The influence of barrier discharge by microplasma drug delivery system probe on cell viability and intracellular drug absorption

Abstract

One of plasma medicines greatest accomplishments is the non-invasive drug delivery to cells, tissue, and small animals. Little to no reports has been recorded for intranasal drug delivery with air microplasma at atmospheric condition. This study presents a new design of dielectric barrier discharge microplasma referred to microplasma drug delivery system (DDS) probe for delivery of high molecular weight into DBC1.2 cell line. It is designed by winding a thin wire electrode (ground) around another thin wire electrode (high voltage) coated with a dielectric material. At room condition, the discharge characteristics of this reactor is investigated by activating the peak-to-peak voltage sine waveform. The frequent discharge current affects the dominance of the plasma discharge. The discharge power when the probe is activated at 2 kV, 3 kV, 4 kV, is evaluated, along with its impact on pH of the culture medium, ozone concentration and hydroxyl radicals generated in the medium.
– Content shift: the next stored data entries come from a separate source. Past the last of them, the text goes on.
$ cat src/hw/mh_fifo.sv
`timescale 1ns/1ps
`include "rab_cfg_cfg.svh"

module mh_fifo (
  input  logic                     Clk_CI,
  input  logic                     Rst_RBI,
  input  logic                     push_i,
  input  rab_cfg_pkg::miss_entry_t entry_i,
  input  logic                     pop_i,
  output rab_cfg_pkg::miss_entry_t head_o,
  output logic                     empty_o,
  output logic                     overflow_o
);
  import rab_cfg_pkg::*;

  localparam int DEPTH = `RAB_MH_FIFO_DEPTH;
  localparam int PTR_W = $clog2(DEPTH);

  miss_entry_t      mem_q [DEPTH];
  logic [PTR_W-1:0] wr_ptr_q, rd_ptr_q;
  logic [PTR_W:0]   count_q;
  logic             full, do_push, do_pop;

  assign full       = count_q == (PTR_W+1)'(DEPTH);
  assign empty_o    = count_q == '0;
  assign do_push    = push_i & ~full;
  assign do_pop     = pop_i & ~empty_o; // pop on empty ignored
  assign overflow_o = push_i & full;    // entry dropped this cycle
  assign head_o     = mem_q[rd_ptr_q];

  always_ff @(posedge Clk_CI or negedge Rst_RBI)
  begin
    if (!Rst_RBI)
    begin
      wr_ptr_q <= '0;
      rd_ptr_q <= '0;
      count_q  <= '0;
    end
    else
    begin
      if (do_push)
        wr_ptr_q <= (wr_ptr_q == PTR_W'(DEPTH-1)) ? '0 : wr_ptr_q + 1'b1;
      if (do_pop)
        rd_ptr_q <= (rd_ptr_q == PTR_W'(DEPTH-1)) ? '0 : rd_ptr_q + 1'b1;
      case ({do_push, do_pop})
        2'b10:   count_q <= count_q + 1'b1;
        2'b01:   count_q <= count_q - 1'b1;
        default: count_q <= count_q; // both or none
      endcase
    end
  end

  always_ff @(posedge Clk_CI)
  begin
    if (do_push)
      mem_q[wr_ptr_q] <= entry_i;
  end

endmodule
Furthermore, the impact of the discharge on cellular processes like growth and viability is accessed alone and during the delivery of FD-70 and FD-150 (MW:70 kDa and 150 kDa) through the intracellular membrane of the cell line. A high delivery of drug was observed in 3 kV and 4 kV discharge voltage. The highest delivery was recorded in 4 kV while 2 kV had similar drug uptake as control. The result of cell growth and viability suggests that the discharge does not show negative impact but rather within the concentration that regulate cellular processes leading to drug permeation and cell growth.